EXTRACTED MATERIAL:
==============================
<file path="src/verilog/vec_pkg.sv">
/*
  Shared sizes, field positions and codes for the vector unit.
  Register fields are 5 bits wide in the instruction, but only 8 registers exist.
*/
`default_nettype none

package vec_pkg;

  // ------------------------------------------------
  // Sizes
  // ------------------------------------------------
  localparam int XLEN       = 32;
  localparam int NUM_LANES  = 4;
  localparam int NUM_VREGS  = 8;
  localparam int VREG_AW    = 3;
  localparam int LANE_IDX_W = 2;
  localparam int SHAMT_W    = 5;

  typedef logic [XLEN-1:0]                 lane_t;
  // Lane 0 sits in the low bits
  typedef logic [NUM_LANES-1:0][XLEN-1:0]  lane_vec_t;
  typedef logic [VREG_AW-1:0]              vreg_addr_t;
  typedef logic [LANE_IDX_W-1:0]           lane_idx_t;

  // ------------------------------------------------
  // Instruction fields
  // ------------------------------------------------
  localparam int OPCODE_HI = 6;
  localparam int OPCODE_LO = 0;
  localparam int VD_HI     = 11;
  localparam int VD_LO     = 7;
  localparam int F3_HI     = 14;
  localparam int F3_LO     = 12;
  localparam int VS1_HI    = 19;
  localparam int VS1_LO    = 15;
  localparam int VS2_HI    = 24;
  localparam int VS2_LO    = 20;
  localparam int F6_HI     = 31;
  localparam int F6_LO     = 26;

  localparam logic [6:0] OP_V = 7'h57;

  // Operand forms
  localparam logic [2:0] F3_IVV = 3'd0;
  localparam logic [2:0] F3_IVI = 3'd3;
  localparam logic [2:0] F3_IVX = 3'd4;

  // funct6 codes
  localparam logic [5:0] FN_ADD  = 6'd0;
  localparam logic [5:0] FN_SUB  = 6'd2;
  localparam logic [5:0] FN_AND  = 6'd9;
  localparam logic [5:0] FN_OR   = 6'd10;
  localparam logic [5:0] FN_XOR  = 6'd11;
  localparam logic [5:0] FN_SLT  = 6'd27;
  localparam logic [5:0] FN_SLL  = 6'd37;
  localparam logic [5:0] FN_SRL  = 6'd40;
  localparam logic [5:0] FN_SRA  = 6'd41;
  localparam logic [5:0] FN_ADDR = 6'd63;

  // Lane ALU operations, FN_ADDR goes through the address generator instead
  typedef enum logic [3:0] {
    ALU_ADD,
    ALU_SUB,
    ALU_AND,
    ALU_OR,
    ALU_XOR,
    ALU_SLT,
    ALU_SLL,
    ALU_SRL,
    ALU_SRA
  } alu_fn_t;

endpackage

`default_nettype wire

</file>
<file path="src/verilog/vec_alu_lane.sv">
/*
  Combinational ALU for one 32-bit lane.
  Shift amounts use only the low 5 bits of b.
*/
`default_nettype none

module vec_alu_lane import vec_pkg::*; (
  input  lane_t   a,
  input  lane_t   b,
  input  alu_fn_t fn,
  output lane_t   result
);

  logic [SHAMT_W-1:0] shamt;

  assign shamt = b[SHAMT_W-1:0];

  always_comb begin
    case (fn)
      ALU_ADD: result = a + b;
      ALU_SUB: result = a - b;
      ALU_AND: result = a & b;
      ALU_OR:  result = a | b;
      ALU_XOR: result = a ^ b;
      // Signed compare
      ALU_SLT: result = ($signed(a) < $signed(b)) ? lane_t'(1) : '0;
      ALU_SLL: result = a << shamt;
      ALU_SRL: result = a >> shamt;
      ALU_SRA: result = lane_t'($signed(a) >>> shamt);
      default: result = '0;
    endcase
  end

endmodule

`default_nettype wire

</file>
<file path="src/verilog/vec_decode.sv">
/*
  Accepts one four-phase request at a time and issues it one cycle later.
  inst, scalar and lane_last are sampled only on the accept edge.
*/
`default_nettype none

module vec_decode import vec_pkg::*; (
  input  logic        clk,
  input  logic        reset,
  input  logic        req,
  input  logic [31:0] inst,
  input  lane_t       scalar,
  input  lane_idx_t   lane_last,
  input  logic        ack,
  output vreg_addr_t  raddr_a,
  output vreg_addr_t  raddr_b,
  input  lane_vec_t   rdata_a,
  input  lane_vec_t   rdata_b,
  output logic        iss_valid,
  output alu_fn_t     iss_fn,
  output logic        iss_addr_gen,
  output lane_vec_t   op_a,
  output lane_vec_t   op_b,
  output lane_t       base,
  output vreg_addr_t  iss_vd,
  output lane_idx_t   iss_lane_last,
  output logic        iss_illegal
);

  logic       busy;
  logic       accept;
  logic [6:0] opcode;
  logic [4:0] vd_field;
  logic [2:0] funct3;
  logic [4:0] vs1_field;
  logic [4:0] vs2_field;
  logic [5:0] funct6;
  lane_t      imm_ext;
  alu_fn_t    fn_sel;
  logic       fn_ok;
  logic       addr_gen;
  logic       form_ok;
  logic       regs_ok;
  logic       illegal_sel;
  lane_vec_t  op_b_sel;

  assign accept = req && !busy;

  // ------------------------------------------------
  // Field parsing
  // ------------------------------------------------
  assign opcode    = inst[OPCODE_HI:OPCODE_LO];
  assign vd_field  = inst[VD_HI:VD_LO];
  assign funct3    = inst[F3_HI:F3_LO];
  assign vs1_field = inst[VS1_HI:VS1_LO];
  assign vs2_field = inst[VS2_HI:VS2_LO];
  assign funct6    = inst[F6_HI:F6_LO];

  assign raddr_a = vs2_field[VREG_AW-1:0];
  assign raddr_b = vs1_field[VREG_AW-1:0];

  // simm5 shares the vs1 slot
  assign imm_ext = {{(XLEN-5){vs1_field[4]}}, vs1_field};

  always_comb begin
    fn_ok    = 1'b1;
    addr_gen = 1'b0;
    fn_sel   = ALU_ADD;
    case (funct6)
      FN_ADD:  fn_sel = ALU_ADD;
      FN_SUB:  fn_sel = ALU_SUB;
      FN_AND:  fn_sel = ALU_AND;
      FN_OR:   fn_sel = ALU_OR;
      FN_XOR:  fn_sel = ALU_XOR;
      FN_SLT:  fn_sel = ALU_SLT;
      FN_SLL:  fn_sel = ALU_SLL;
      FN_SRL:  fn_sel = ALU_SRL;
      FN_SRA:  fn_sel = ALU_SRA;
      FN_ADDR: addr_gen = 1'b1;
      default: fn_ok = 1'b0;
    endcase
  end

  // Illegal detection
  assign form_ok = (funct3 == F3_IVV) || (funct3 == F3_IVI) || (funct3 == F3_IVX);
  assign regs_ok = (vd_field[4:VREG_AW] == '0) && (vs2_field[4:VREG_AW] == '0) &&
                   ((funct3 != F3_IVV) || (vs1_field[4:VREG_AW] == '0));
  assign illegal_sel = (opcode != OP_V) || !form_ok || !fn_ok || !regs_ok ||
                       (addr_gen && (funct3 != F3_IVX));

  // Operand B, address generation takes its stride from lane 0 of vs2
  always_comb begin
    case (funct3)
      F3_IVI:  op_b_sel = {NUM_LANES{imm_ext}};
      F3_IVX:  op_b_sel = addr_gen ? rdata_a : {NUM_LANES{scalar}};
      default: op_b_sel = rdata_b;
    endcase
  end

  // ------------------------------------------------
  // Busy flag and issue register
  // ------------------------------------------------
  always_ff @(posedge clk) begin
    if (reset) begin
      busy      <= 1'b0;
      iss_valid <= 1'b0;
    end else begin
      iss_valid <= accept;
      if (accept) begin
        busy <= 1'b1;
      end else if (!req && !ack) begin
        busy <= 1'b0;
      end
    end
  end

  always_ff @(posedge clk) begin
    if (accept) begin
      iss_fn        <= fn_sel;
      iss_addr_gen  <= addr_gen;
      op_a          <= rdata_a;
      op_b          <= op_b_sel;
      base          <= scalar;
      iss_vd        <= vd_field[VREG_AW-1:0];
      iss_lane_last <= lane_last;
      iss_illegal   <= illegal_sel;
    end
  end

  // Busy must cover the whole handshake, so no accept while ack is still up
  a_accept_after_ack: assert property (
    @(posedge clk) disable iff (reset) accept |-> !ack
  ) else $error("request accepted while ack of the previous one was still high");

endmodule

`default_nettype wire

</file>
<file path="src/verilog/vec_dpath.sv">
/*
  Vector unit top level, one instruction in flight under four-phase req/ack.
  Accept to ack is three cycles; req may rise again only after ack is low.
*/
`default_nettype none

module vec_dpath import vec_pkg::*; (
  input  logic        clk,
  input  logic        reset,
  input  logic        req,
  input  logic [31:0] inst,
  input  lane_t       scalar,
  input  lane_idx_t   lane_last,
  output logic        ack,
  output lane_vec_t   result,
  output logic        illegal
);

  // Register file ports
  vreg_addr_t           raddr_a;
  vreg_addr_t           raddr_b;
  lane_vec_t            rdata_a;
  lane_vec_t            rdata_b;
  lane_vec_t            rdata_c;
  logic                 wr_en;
  vreg_addr_t           wr_addr;
  logic [NUM_LANES-1:0] wr_lane_mask;
  lane_vec_t            wr_data;

  // Decode to execute
  logic       iss_valid;
  alu_fn_t    iss_fn;
  logic       iss_addr_gen;
  lane_vec_t  op_a;
  lane_vec_t  op_b;
  lane_t      base;
  vreg_addr_t iss_vd;
  lane_idx_t  iss_lane_last;
  logic       iss_illegal;

  // Execute to result
  logic       ex_valid;
  lane_vec_t  ex_data;
  vreg_addr_t ex_vd;
  lane_idx_t  ex_lane_last;
  logic       ex_illegal;

  vec_decode u_decode (
    .clk, .reset, .req, .inst, .scalar, .lane_last, .ack,
    .raddr_a, .raddr_b, .rdata_a, .rdata_b,
    .iss_valid, .iss_fn, .iss_addr_gen, .op_a, .op_b, .base,
    .iss_vd, .iss_lane_last, .iss_illegal
  );

  vec_regfile u_regfile (
    .clk, .reset,
    .raddr_a, .rdata_a, .raddr_b, .rdata_b,
    .raddr_c (ex_vd), .rdata_c,
    .wr_en, .wr_addr, .wr_lane_mask, .wr_data
  );

  vec_execute u_execute (
    .clk, .reset,
    .iss_valid, .iss_fn, .iss_addr_gen, .op_a, .op_b, .base,
    .iss_vd, .iss_lane_last, .iss_illegal,
    .ex_valid, .ex_data, .ex_vd, .ex_lane_last, .ex_illegal
  );

  vec_result u_result (
    .clk, .reset, .req,
    .ex_valid, .ex_data, .ex_vd, .ex_lane_last, .ex_illegal,
    .rd_data (rdata_c),
    .wr_en, .wr_addr, .wr_lane_mask, .wr_data,
    .ack, .result, .illegal
  );

endmodule

`default_nettype wire

</file>
<file path="src/verilog/vec_execute.sv">
/*
  Four lane ALUs and the strided address generator, registered once.
  Addresses are base plus lane index times lane 0 of op_b, modulo 2^32.
*/
`default_nettype none

module vec_execute import vec_pkg::*; (
  input  logic       clk,
  input  logic       reset,
  input  logic       iss_valid,
  input  alu_fn_t    iss_fn,
  input  logic       iss_addr_gen,
  input  lane_vec_t  op_a,
  input  lane_vec_t  op_b,
  input  lane_t      base,
  input  vreg_addr_t iss_vd,
  input  lane_idx_t  iss_lane_last,
  input  logic       iss_illegal,
  output logic       ex_valid,
  output lane_vec_t  ex_data,
  output vreg_addr_t ex_vd,
  output lane_idx_t  ex_lane_last,
  output logic       ex_illegal
);

  lane_vec_t alu_out;
  lane_vec_t addr_out;

  for (genvar i = 0; i < NUM_LANES; i++) begin : g_lane
    vec_alu_lane u_alu (
      .a      (op_a[i]),
      .b      (op_b[i]),
      .fn     (iss_fn),
      .result (alu_out[i])
    );

    // Stride is taken from lane 0 only
    assign addr_out[i] = base + op_b[0] * lane_t'(i);
  end

  always_ff @(posedge clk) begin
    if (reset) begin
      ex_valid <= 1'b0;
    end else begin
      ex_valid <= iss_valid;
    end
  end

  always_ff @(posedge clk) begin
    if (iss_valid) begin
      ex_data      <= iss_addr_gen ? addr_out : alu_out;
      ex_vd        <= iss_vd;
      ex_lane_last <= iss_lane_last;
      ex_illegal   <= iss_illegal;
    end
  end

endmodule

`default_nettype wire

</file>
<file path="src/verilog/vec_regfile.sv">
/*
  Eight vector registers, three combinational read ports, one lane-masked write.
  A read of the register being written returns the old contents.
*/
`default_nettype none

module vec_regfile import vec_pkg::*; (
  input  logic                 clk,
  input  logic                 reset,
  input  vreg_addr_t           raddr_a,
  output lane_vec_t            rdata_a,
  input  vreg_addr_t           raddr_b,
  output lane_vec_t            rdata_b,
  input  vreg_addr_t           raddr_c,
  output lane_vec_t            rdata_c,
  input  logic                 wr_en,
  input  vreg_addr_t           wr_addr,
  input  logic [NUM_LANES-1:0] wr_lane_mask,
  input  lane_vec_t            wr_data
);

  lane_vec_t regs [NUM_VREGS];

  // Read ports
  assign rdata_a = regs[raddr_a];
  assign rdata_b = regs[raddr_b];
  assign rdata_c = regs[raddr_c];

  // Write port, only the masked lanes change
  always_ff @(posedge clk) begin
    if (reset) begin
      for (int r = 0; r < NUM_VREGS; r++) begin
        regs[r] <= '0;
      end
    end else if (wr_en) begin
      for (int l = 0; l < NUM_LANES; l++) begin
        if (wr_lane_mask[l]) begin
          regs[wr_addr][l] <= wr_data[l];
        end
      end
    end
  end

endmodule

`default_nettype wire

</file>
<file path="src/verilog/vec_result.sv">
/*
  Writeback of lanes 0..lane_last and the ack side of the four-phase handshake.
  result holds the destination's new contents, or zero for an illegal instruction.
*/
`default_nettype none

module vec_result import vec_pkg::*; (
  input  logic                 clk,
  input  logic                 reset,
  input  logic                 req,
  input  logic                 ex_valid,
  input  lane_vec_t            ex_data,
  input  vreg_addr_t           ex_vd,
  input  lane_idx_t            ex_lane_last,
  input  logic                 ex_illegal,
  input  lane_vec_t            rd_data,
  output logic                 wr_en,
  output vreg_addr_t           wr_addr,
  output logic [NUM_LANES-1:0] wr_lane_mask,
  output lane_vec_t            wr_data,
  output logic                 ack,
  output lane_vec_t            result,
  output logic                 illegal
);

  logic [NUM_LANES-1:0] lane_mask;
  lane_vec_t            merged;

  // Lanes 0 through ex_lane_last are active
  always_comb begin
    for (int l = 0; l < NUM_LANES; l++) begin
      lane_mask[l] = (l <= int'(ex_lane_last));
      merged[l]    = lane_mask[l] ? ex_data[l] : rd_data[l];
    end
  end

  assign wr_en        = ex_valid && !ex_illegal;
  assign wr_addr      = ex_vd;
  assign wr_lane_mask = lane_mask;
  assign wr_data      = ex_data;

  // ------------------------------------------------
  // Result register and ack
  // ------------------------------------------------
  always_ff @(posedge clk) begin
    if (ex_valid) begin
      result  <= ex_illegal ? '0 : merged;
      illegal <= ex_illegal;
    end
  end

  always_ff @(posedge clk) begin
    if (reset) begin
      ack <= 1'b0;
    end else if (ex_valid) begin
      ack <= 1'b1;
    end else if (!req) begin
      ack <= 1'b0;
    end
  end

  a_ack_needs_req: assert property (
    @(posedge clk) disable iff (reset) $rose(ack) |-> $past(req)
  ) else $error("ack rose without an outstanding req");

  // A new result never lands on top of an unfinished handshake
  a_no_overlap: assert property (
    @(posedge clk) disable iff (reset) ex_valid |-> !ack
  ) else $error("ex_valid arrived while ack was still high");

endmodule

`default_nettype wire
</file>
==============================
WHAT YOU NEED TO DO:
Reprint exactly, and only, the lines running from the one containing "end else if (ex_valid) begin" through the last line of the listing above.

ANSWER TO THE EXERCISE:
    end else if (ex_valid) begin
      ack <= 1'b1;
    end else if (!req) begin
      ack <= 1'b0;
    end
  end

  a_ack_needs_req: assert property (
    @(posedge clk) disable iff (reset) $rose(ack) |-> $past(req)
  ) else $error("ack rose without an outstanding req");

  // A new result never lands on top of an unfinished handshake
  a_no_overlap: assert property (
    @(posedge clk) disable iff (reset) ex_valid |-> !ack
  ) else $error("ex_valid arrived while ack was still high");

endmodule

`default_nettype wire
</file>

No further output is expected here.